The fact that the crime statistics seem absurd to people who actually live in Medford is beside the point. No one who lives in Medford who has come from other parts of the country actually percieves Medford as a high crime area. That is because, in reality, it is not.
Perhaps that is why business and community leaders are in an uproar. People who look to Medford as a place to live or retire must certainly turn away once they see the crime stastitics. Who can blame them?
Medford Police Chief Timothy George recently stated that the FBI must have tabulated the data wrong somehow. Let me give you my take on this issue. The Medford Police Department has a vested interest in reporting high crime and arrests. After all, if there is not high crime and lots of arrests for lots of criminal charges, the people of Medford might not feel the need for a very large police force. Medford has a very large police force. The people of Medford might not feel so likely to pass bond measures to beef up the Medford Police Department.

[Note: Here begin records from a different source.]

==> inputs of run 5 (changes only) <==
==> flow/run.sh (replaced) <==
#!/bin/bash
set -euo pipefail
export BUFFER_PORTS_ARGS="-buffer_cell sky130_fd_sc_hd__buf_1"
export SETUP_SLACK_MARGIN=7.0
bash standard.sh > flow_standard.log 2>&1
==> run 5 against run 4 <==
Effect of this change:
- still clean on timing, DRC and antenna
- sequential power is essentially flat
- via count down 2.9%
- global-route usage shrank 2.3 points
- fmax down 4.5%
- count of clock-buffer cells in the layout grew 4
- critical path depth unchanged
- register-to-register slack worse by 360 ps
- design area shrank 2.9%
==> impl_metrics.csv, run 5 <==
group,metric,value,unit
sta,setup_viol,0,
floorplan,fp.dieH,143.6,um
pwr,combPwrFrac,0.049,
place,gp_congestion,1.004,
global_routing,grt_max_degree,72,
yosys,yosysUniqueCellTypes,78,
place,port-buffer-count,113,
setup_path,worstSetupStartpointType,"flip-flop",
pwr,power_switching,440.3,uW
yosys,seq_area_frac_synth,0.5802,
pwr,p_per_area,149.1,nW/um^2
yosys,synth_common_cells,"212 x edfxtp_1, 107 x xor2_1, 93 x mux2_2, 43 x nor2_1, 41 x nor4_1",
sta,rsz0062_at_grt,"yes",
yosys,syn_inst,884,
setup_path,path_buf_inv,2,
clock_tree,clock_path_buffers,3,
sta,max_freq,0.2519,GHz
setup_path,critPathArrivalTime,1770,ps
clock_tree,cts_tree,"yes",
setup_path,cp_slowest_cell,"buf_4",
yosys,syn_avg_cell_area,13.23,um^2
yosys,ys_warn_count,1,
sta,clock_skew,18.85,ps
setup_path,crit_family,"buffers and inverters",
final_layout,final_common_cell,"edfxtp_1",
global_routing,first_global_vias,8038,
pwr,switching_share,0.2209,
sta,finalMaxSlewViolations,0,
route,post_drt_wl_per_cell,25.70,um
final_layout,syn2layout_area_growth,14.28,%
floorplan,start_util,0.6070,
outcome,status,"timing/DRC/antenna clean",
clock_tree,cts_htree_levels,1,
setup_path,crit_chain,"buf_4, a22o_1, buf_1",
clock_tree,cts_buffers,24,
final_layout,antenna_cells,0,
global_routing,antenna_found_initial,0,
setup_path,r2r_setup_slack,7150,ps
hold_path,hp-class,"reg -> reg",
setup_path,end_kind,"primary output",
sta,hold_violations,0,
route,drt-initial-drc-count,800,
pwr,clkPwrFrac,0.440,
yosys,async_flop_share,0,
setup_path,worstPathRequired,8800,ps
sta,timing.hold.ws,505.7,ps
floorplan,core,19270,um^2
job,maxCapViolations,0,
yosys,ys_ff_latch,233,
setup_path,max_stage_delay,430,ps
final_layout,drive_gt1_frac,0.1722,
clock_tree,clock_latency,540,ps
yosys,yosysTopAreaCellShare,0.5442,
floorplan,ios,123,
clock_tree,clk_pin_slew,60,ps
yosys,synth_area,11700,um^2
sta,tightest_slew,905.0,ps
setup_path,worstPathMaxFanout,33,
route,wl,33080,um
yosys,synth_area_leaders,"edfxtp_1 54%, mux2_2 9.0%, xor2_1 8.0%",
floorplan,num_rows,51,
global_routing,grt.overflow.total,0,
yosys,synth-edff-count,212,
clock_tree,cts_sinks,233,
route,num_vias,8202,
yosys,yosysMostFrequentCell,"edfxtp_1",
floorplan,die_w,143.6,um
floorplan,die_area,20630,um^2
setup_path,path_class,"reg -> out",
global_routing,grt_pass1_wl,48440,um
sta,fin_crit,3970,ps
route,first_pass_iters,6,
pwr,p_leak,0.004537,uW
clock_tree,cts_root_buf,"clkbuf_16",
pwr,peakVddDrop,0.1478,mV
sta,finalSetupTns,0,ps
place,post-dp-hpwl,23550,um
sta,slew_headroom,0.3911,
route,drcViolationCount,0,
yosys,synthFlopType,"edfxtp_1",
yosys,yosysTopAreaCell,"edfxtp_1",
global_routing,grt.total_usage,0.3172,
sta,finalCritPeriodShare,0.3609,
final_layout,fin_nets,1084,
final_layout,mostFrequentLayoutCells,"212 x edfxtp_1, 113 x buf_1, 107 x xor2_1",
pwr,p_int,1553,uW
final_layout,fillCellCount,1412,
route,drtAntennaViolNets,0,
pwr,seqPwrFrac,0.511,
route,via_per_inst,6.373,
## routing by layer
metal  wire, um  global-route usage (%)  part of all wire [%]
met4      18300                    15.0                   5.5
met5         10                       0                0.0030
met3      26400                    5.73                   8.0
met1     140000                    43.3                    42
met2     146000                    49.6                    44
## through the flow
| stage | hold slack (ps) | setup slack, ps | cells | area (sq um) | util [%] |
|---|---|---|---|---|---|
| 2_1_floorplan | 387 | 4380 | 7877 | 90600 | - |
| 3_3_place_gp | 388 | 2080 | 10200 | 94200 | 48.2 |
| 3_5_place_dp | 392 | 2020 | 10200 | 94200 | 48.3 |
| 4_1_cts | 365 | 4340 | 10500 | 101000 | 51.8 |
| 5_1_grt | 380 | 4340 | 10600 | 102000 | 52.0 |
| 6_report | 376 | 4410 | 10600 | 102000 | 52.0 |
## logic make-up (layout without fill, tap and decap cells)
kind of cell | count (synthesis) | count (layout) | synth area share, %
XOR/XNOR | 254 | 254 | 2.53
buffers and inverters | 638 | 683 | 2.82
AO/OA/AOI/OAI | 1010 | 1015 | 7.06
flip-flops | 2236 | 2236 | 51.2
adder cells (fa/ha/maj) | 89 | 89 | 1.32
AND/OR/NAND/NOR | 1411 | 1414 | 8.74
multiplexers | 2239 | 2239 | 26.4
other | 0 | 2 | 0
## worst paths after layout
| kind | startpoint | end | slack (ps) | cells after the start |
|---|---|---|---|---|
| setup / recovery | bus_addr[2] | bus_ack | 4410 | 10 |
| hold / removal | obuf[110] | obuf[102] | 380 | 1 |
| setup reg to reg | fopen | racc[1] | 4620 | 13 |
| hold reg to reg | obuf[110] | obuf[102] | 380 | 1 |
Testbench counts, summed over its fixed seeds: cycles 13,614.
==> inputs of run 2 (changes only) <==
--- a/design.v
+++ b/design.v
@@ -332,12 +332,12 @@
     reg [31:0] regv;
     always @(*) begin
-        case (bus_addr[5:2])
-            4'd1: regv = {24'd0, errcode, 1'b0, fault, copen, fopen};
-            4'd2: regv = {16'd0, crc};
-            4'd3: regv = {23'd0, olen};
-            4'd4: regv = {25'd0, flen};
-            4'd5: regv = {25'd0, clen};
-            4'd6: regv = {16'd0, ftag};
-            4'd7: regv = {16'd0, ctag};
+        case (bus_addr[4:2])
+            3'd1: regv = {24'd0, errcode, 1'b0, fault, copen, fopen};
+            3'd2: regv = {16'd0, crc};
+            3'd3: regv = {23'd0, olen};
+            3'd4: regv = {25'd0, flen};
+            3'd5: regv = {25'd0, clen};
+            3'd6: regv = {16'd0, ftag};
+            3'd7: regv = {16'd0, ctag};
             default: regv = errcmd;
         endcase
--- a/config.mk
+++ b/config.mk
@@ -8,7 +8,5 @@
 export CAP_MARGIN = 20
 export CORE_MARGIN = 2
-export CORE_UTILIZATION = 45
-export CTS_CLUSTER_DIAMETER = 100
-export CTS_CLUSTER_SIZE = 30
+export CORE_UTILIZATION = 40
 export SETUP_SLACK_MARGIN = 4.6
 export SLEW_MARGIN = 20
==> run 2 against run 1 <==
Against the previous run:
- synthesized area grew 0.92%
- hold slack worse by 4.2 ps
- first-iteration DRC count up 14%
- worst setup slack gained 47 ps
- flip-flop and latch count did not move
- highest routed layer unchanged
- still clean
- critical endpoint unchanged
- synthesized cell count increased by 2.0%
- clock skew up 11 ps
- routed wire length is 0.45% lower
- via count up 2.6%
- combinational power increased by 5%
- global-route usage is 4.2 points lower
Context: an optimization exercise on an open-source flow, tuned for small area, a short achievable clock period and few clock cycles per item. The choices shown serve that exercise and are no tape-out recipe.
Where RTL was checked, it was by simulation tests only, not by an equivalence proof against the original.
The RTL of runs 1 to 3 was laid out without a check of its function.
Power is estimated from default activity; no workload was simulated.

**design.v**
```verilog
module ax12_framer (
    input  wire        clk,
    input  wire        rst,
    input  wire        cmd_valid,
    output wire        cmd_ready,
    input  wire [7:0]  cmd_code,
    input  wire [7:0]  cmd_id,
    input  wire [7:0]  cmd_opc,
    input  wire [15:0] cmd_len,
    input  wire        in_valid,
    output wire        in_ready,
    input  wire [7:0]  in_data,
    output wire        out_valid,
    input  wire        out_ready,
    output wire [7:0]  out_data,
    output wire        res_valid,
    output reg  [7:0]  res_code,
    output reg  [7:0]  csum,
    output reg  [7:0]  rid,
    output reg  [7:0]  rerr,
    output reg  [7:0]  qn
);
    localparam [7:0] RC_OK = 8'h00,
                     RC_CS_SHORT = 8'h10, RC_CS_ID = 8'h11, RC_CS_LENGTH = 8'h12,
                     RC_BAD_OPCODE = 8'h30, RC_PARAM_COUNT = 8'h31,
                     RC_ID_RANGE = 8'h32, RC_PAYLOAD_LONG = 8'h33,
                     RC_FRAME_SHORT = 8'h40, RC_BAD_HEADER = 8'h41,
                     RC_BAD_LENGTH = 8'h42, RC_BAD_CHECKSUM = 8'h43,
                     RC_BAD_ID = 8'h44, RC_BAD_REPLY_ID = 8'h45,
                     RC_BAD_COMMAND = 8'h50;
    function [7:0] add8(input [7:0] a, input [7:0] b);
        reg [7:0] g, p, g1, p1, g2, p2, g3;
        integer i;
        begin
            g = a & b;
            p = a ^ b;
            for (i = 0; i < 8; i = i + 1) begin
                g1[i] = (i >= 1) ? (g[i] | (p[i] & g[i-1])) : g[i];
                p1[i] = (i >= 1) ? (p[i] & p[i-1]) : p[i];
            end
            for (i = 0; i < 8; i = i + 1) begin
                g2[i] = (i >= 2) ? (g1[i] | (p1[i] & g1[i-2])) : g1[i];
                p2[i] = (i >= 2) ? (p1[i] & p1[i-2]) : p1[i];
            end
            for (i = 0; i < 8; i = i + 1)
                g3[i] = (i >= 4) ? (g2[i] | (p2[i] & g2[i-4])) : g2[i];
            add8 = p ^ {g3[6:0], 1'b0};
        end
    endfunction
    reg        st_idle, st_hdr, st_data, st_cs, st_res;
    wire       st_chk = !(st_idle || st_hdr || st_data || st_cs || st_res);
    reg        c_chk, c_fb, c_bld, c_dec, c_pst;    
    reg [15:0] cnt;           
    reg        f_q;           
    reg [2:0]  pos;           
    reg [7:0]  acc;           
    reg [7:0]  ta;            
    reg [7:0]  tb;            
    reg        f_short;       
    reg        f_a;           
    reg        f_b;           
    reg [7:0]  obuf;
    reg        ovalid;
    reg [7:0]  sbuf;          
    reg        svalid;
    reg [7:0]  rc;            
    wire       hi0      = (cmd_len[15:8] == 8'd0);
    wire [7:0] lo       = cmd_len[7:0];
    wire       lo_hi0   = (lo[7:3] == 5'd0);                
    wire       len_zero = hi0 && lo_hi0 && (lo[2:0] == 3'd0);
    wire       len_two  = hi0 && lo_hi0 && (lo[2:0] == 3'd2);
    wire       lo_ge2   = !(lo_hi0 && lo[2:1] == 2'd0);
    wire       lo_ge4   = !(lo_hi0 && !lo[2]);
    wire       lo_le253 = (lo[7:1] != 7'h7F);
    wire       id_ff    = (cmd_id == 8'hFF);
    reg        opc_known, pc_ok;
    always @(*) begin
        opc_known = 1'b1;
        pc_ok = 1'b0;
        case (cmd_opc)
            8'h01, 8'h05, 8'h06: pc_ok = len_zero;
            8'h02:               pc_ok = len_two;
            8'h03, 8'h04:        pc_ok = hi0 && lo_ge2 && lo_le253;
            8'h83:               pc_ok = hi0 && lo_ge4 && lo_le253;
            default:             opc_known = 1'b0;
        endcase
    end
    wire is_chk_c = (cmd_code == 8'h01);
    wire is_enc_c = (cmd_code == 8'h02);
    wire is_dec_c = (cmd_code == 8'h03);
    wire is_bld_c = (cmd_code == 8'h04);
    wire is_pst_c = (cmd_code == 8'h05);
    wire fb_ok   = !id_ff && ((is_enc_c && hi0 && lo != 8'hFF && !len_zero) ||
                              (is_bld_c && opc_known && pc_ok));
    wire sdp_go  = (is_chk_c || is_dec_c || is_pst_c) && !len_zero;
    wire acc_short = hi0 && lo_hi0 && (is_chk_c ? (lo[2:0] < 3'd3) : (lo[2:0] < 3'd6));
    wire start     = st_idle && cmd_valid;
    wire r_hi0 = (cnt[15:8] == 8'd0);
    reg  r_opc_known;
    always @(*) begin
        case (tb)
            8'h01, 8'h02, 8'h03, 8'h04, 8'h05, 8'h06, 8'h83: r_opc_known = 1'b1;
            default: r_opc_known = 1'b0;
        endcase
    end
    reg [7:0] chk_rc;
    always @(*) begin
        if (c_chk)                        chk_rc = RC_CS_SHORT;
        else if (c_dec || c_pst)          chk_rc = RC_FRAME_SHORT;
        else if (c_bld) begin
            if (!r_opc_known)             chk_rc = RC_BAD_OPCODE;
            else if (ta == 8'hFF)         chk_rc = RC_ID_RANGE;
            else                          chk_rc = RC_PARAM_COUNT;
        end else if (c_fb) begin
            if (ta == 8'hFF)              chk_rc = RC_ID_RANGE;
            else if (!r_hi0 || cnt[7:0] == 8'hFF) chk_rc = RC_PAYLOAD_LONG;
            else                          chk_rc = RC_CS_SHORT;
        end else                          chk_rc = RC_BAD_COMMAND;
    end
    wire        ofree   = !ovalid || out_ready;      
    wire        take    = st_data && !svalid && in_valid;
    wire        last_in = (cnt[7:0] == 8'd1) && (f_q || cnt[15:8] == 8'd0);
    wire [15:0] cnt_m1  = cnt - 16'd1;
    wire [7:0] flen = cnt[7:0] + (c_bld ? 8'd2 : 8'd1);
    reg  [7:0] hdr_byte;
    always @(*) begin
        case (pos)
            3'd1:    hdr_byte = 8'hFF;
            3'd2:    hdr_byte = ta;
            3'd3:    hdr_byte = sbuf;      
            default: hdr_byte = tb;
        endcase
    end
    wire hdr_last = c_bld ? (pos == 3'd4) : (pos == 3'd3);
    wire [7:0] hdr_add = (pos[2] ? tb : sbuf) & {8{pos[2] || (pos[1] && pos[0])}};
    wire [7:0] nb      = st_data ? in_data : hdr_add;
    wire [7:0] acc_sum = add8(acc, nb);
    wire fwd = c_fb || (((c_dec && pos >= 3'd4) || (c_pst && pos >= 3'd5)) && !last_in);
    wire len_ok = (cnt == {8'd0, sbuf});
    wire chk_ok = (in_data == ~acc);
    reg [7:0] pre_rc, good_rc;
    reg       pre_bad;
    always @(*) begin
        pre_bad = 1'b1;
        if (f_short)             pre_rc = c_chk ? RC_CS_SHORT : RC_FRAME_SHORT;
        else if (f_a)            pre_rc = c_chk ? RC_CS_ID : RC_BAD_HEADER;
        else if (f_b)            pre_rc = c_chk ? RC_CS_LENGTH : RC_BAD_LENGTH;
        else if (!c_chk && ta == 8'hFF) pre_rc = RC_BAD_ID;
        else begin
            pre_rc  = RC_OK;
            pre_bad = 1'b0;
        end
        if (c_dec)               good_rc = RC_OK;
        else if (ta == 8'hFE)    good_rc = RC_BAD_REPLY_ID;
        else if (tb[6])          good_rc = 8'h26;
        else if (tb[5])          good_rc = 8'h25;
        else if (tb[4])          good_rc = 8'h24;
        else if (tb[3])          good_rc = 8'h23;
        else if (tb[2])          good_rc = 8'h22;
        else if (tb[1])          good_rc = 8'h21;
        else if (tb[0])          good_rc = 8'h20;
        else                     good_rc = RC_OK;
    end
    wire       frame_pre = !pre_bad && !c_chk && (c_dec || ta != 8'hFE);
    wire [7:0] fin_rc    = (pre_bad || c_chk) ? pre_rc : (chk_ok ? good_rc : RC_BAD_CHECKSUM);
    wire       fin_frame = frame_pre && chk_ok;
    always @(*) res_code = {1'b0, rc[6:4], 1'b0, rc[2:0]};
    assign cmd_ready = st_idle;
    assign in_ready  = st_data && !svalid;
    assign out_valid = ovalid;
    assign out_data  = obuf;
    assign res_valid = st_res && !ovalid && !svalid;
    always @(posedge clk) begin
        if (rst) begin
            st_idle  <= 1'b1;
            st_hdr   <= 1'b0;
            st_data  <= 1'b0;
            st_cs    <= 1'b0;
            st_res   <= 1'b0;
            ovalid   <= 1'b0;
            svalid   <= 1'b0;
            rc <= 8'd0;
            csum     <= 8'd0;
            rid      <= 8'd0;
            rerr     <= 8'd0;
            qn       <= 8'd0;
        end else begin
            if (ofree) begin
                if (svalid) begin
                    obuf   <= sbuf;
                    ovalid <= 1'b1;
                    svalid <= 1'b0;
                end else if (take && fwd) begin
                    obuf   <= in_data;
                    ovalid <= 1'b1;
                end else if (st_hdr) begin
                    obuf   <= hdr_byte;
                    ovalid <= 1'b1;
                end else if (st_cs) begin
                    obuf   <= ~acc;
                    ovalid <= 1'b1;
                end else if (start) begin
                    obuf   <= 8'hFF;
                    ovalid <= fb_ok;
                end else begin
                    ovalid <= 1'b0;
                end
            end else if (take && fwd) begin
                sbuf   <= in_data;
                svalid <= 1'b1;
            end
            if (take && c_fb == 1'b0 && pos == 3'd3)
                sbuf <= in_data;
            if (st_hdr && pos == 3'd1)
                sbuf <= flen;
            if (start) begin
                c_chk   <= is_chk_c;
                c_fb    <= is_enc_c || is_bld_c;
                c_bld   <= is_bld_c;
                c_dec   <= is_dec_c;
                c_pst   <= is_pst_c;
                cnt     <= cmd_len;
                f_q     <= 1'b0;
                ta      <= cmd_id;
                tb      <= cmd_opc;
                acc     <= (is_enc_c || is_bld_c) ? cmd_id : {6'd0, !is_chk_c, 1'b0};
                f_short <= acc_short;
                rc <= RC_OK;
                st_idle <= 1'b0;
                st_hdr  <= fb_ok;
                st_data <= sdp_go;
                pos     <= (is_enc_c || is_bld_c) ? 3'd1 : 3'd0;
            end
            if (st_chk) begin
                rc <= chk_rc;
                    st_res   <= 1'b1;
            end
            if (st_hdr && ofree) begin
                acc <= acc_sum;
                pos <= pos + 3'd1;
                if (hdr_last) begin
                    st_hdr <= 1'b0;
                    if (cnt == 16'd0) st_cs   <= 1'b1;
                    else              st_data <= 1'b1;
                end
            end
            if (take) begin
                acc <= acc_sum;
                cnt <= cnt_m1;
                if (pos != 3'd7)
                    pos <= pos + 3'd1;
                case (pos)
                    3'd0: f_a <= c_chk ? (in_data == 8'hFF) : (in_data != 8'hFF);
                    3'd1: begin
                        if (c_chk) f_b <= (cnt != {8'd0, in_data});
                        else       f_a <= f_a || (in_data != 8'hFF);
                    end
                    3'd2: ta <= in_data;
                    3'd4: begin
                        if (c_dec || c_pst) begin
                            tb  <= in_data;
                            f_b <= !len_ok;
                            if (len_ok) begin
                                f_q       <= 1'b1;
                                cnt[15:8] <= sbuf - (c_pst ? 8'd2 : 8'd1);
                            end
                        end
                    end
                    default: ;
                endcase
                if (last_in) begin
                    st_data <= 1'b0;
                    if (c_fb) begin
                        st_cs <= 1'b1;
                    end else begin
                        st_res   <= 1'b1;
                        rc <= fin_rc;
                        if (c_chk && !pre_bad) csum <= ~acc_sum;
                        if (fin_frame) begin
                            rid <= ta;
                            qn  <= cnt[15:8];
                        end
                        if (fin_frame && c_pst) rerr <= tb;
                    end
                end
            end
            if (st_cs && ofree && !svalid) begin
                csum   <= ~acc;
                st_cs  <= 1'b0;
                st_res <= 1'b1;
            end
            if (st_res && !ovalid && !svalid) begin
                st_res  <= 1'b0;
                st_idle <= 1'b1;
            end
        end
    end
endmodule
```
This is an optimization exercise on Yosys and OpenROAD, whose aim is small area, a short achievable clock period and few clock cycles, not a production implementation.
No functional check of the RTL was part of this run.
No activity file was given, so power comes from the tool's default toggle rates.

$ cat flow/config.mk
export PLATFORM = sky130hd
export DESIGN_NAME = interp_pair
export DESIGN_NICKNAME = interp_pair
export VERILOG_FILES = /design/flow/design.v
export SDC_FILE = /design/flow/constraint.sdc
export NUM_CORES = 4
export LEC_CHECK = 0
export CAP_MARGIN = 20
export CELL_PAD_IN_SITES_DETAIL_PLACEMENT = 1
export CELL_PAD_IN_SITES_GLOBAL_PLACEMENT = 2
export CORE_MARGIN = 2
export CORE_UTILIZATION = 30
export PLACE_DENSITY = 0.45
export SLEW_MARGIN = 20
$ cat flow/constraint.sdc
create_clock -name core_clock -period 16.0 [get_ports {clk}]
set_input_delay 3.2000 -clock core_clock [delete_from_list [all_inputs] [get_ports {clk}]]
set_output_delay 3.2000 -clock core_clock [all_outputs]
set_load 0.01 [all_outputs]
This design comes from an exercise in tuning for small area on the open sky130 flow, not from production work.
Only simulation tests tie the RTL to the original design; equivalence was not proved.
Power figures rest on the tool's default switching activity, not on a simulated workload.

==> inputs of 09-14 <==
==> flow/design.v <==
module rct_crc_step (
    input  wire [15:0] crc_in,
    input  wire [7:0]  data,
    output reg  [15:0] crc_out
);
    integer k;
    always @* begin
        crc_out = crc_in ^ {data, 8'h00};
        for (k = 0; k < 8; k = k + 1) begin
            if (crc_out[15])
                crc_out = {crc_out[14:0], 1'b0} ^ 16'h1021;
            else
                crc_out = {crc_out[14:0], 1'b0};
        end
    end
endmodule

They might gripe and resist paying more money to build the Medford Police Department a new department with all the bells and whistles.
Perhaps the disconnect between what we who live in Medford know, about there being very little crime in Medford, and the crime stastitics, is cause for concern for the Medford Police Department.
It should now be clear to everyone that that there is data inflation from the agency that reports the data. Might I suggest that if the Medford police did not over-charge (and over-report) criminal incidents in the first place, the stastical rate of crime in Medford would falls very quickly. If this were done, the crime statistics might accurately reflect reality. Unfortunately, for the Medford Police Department that would be bad news.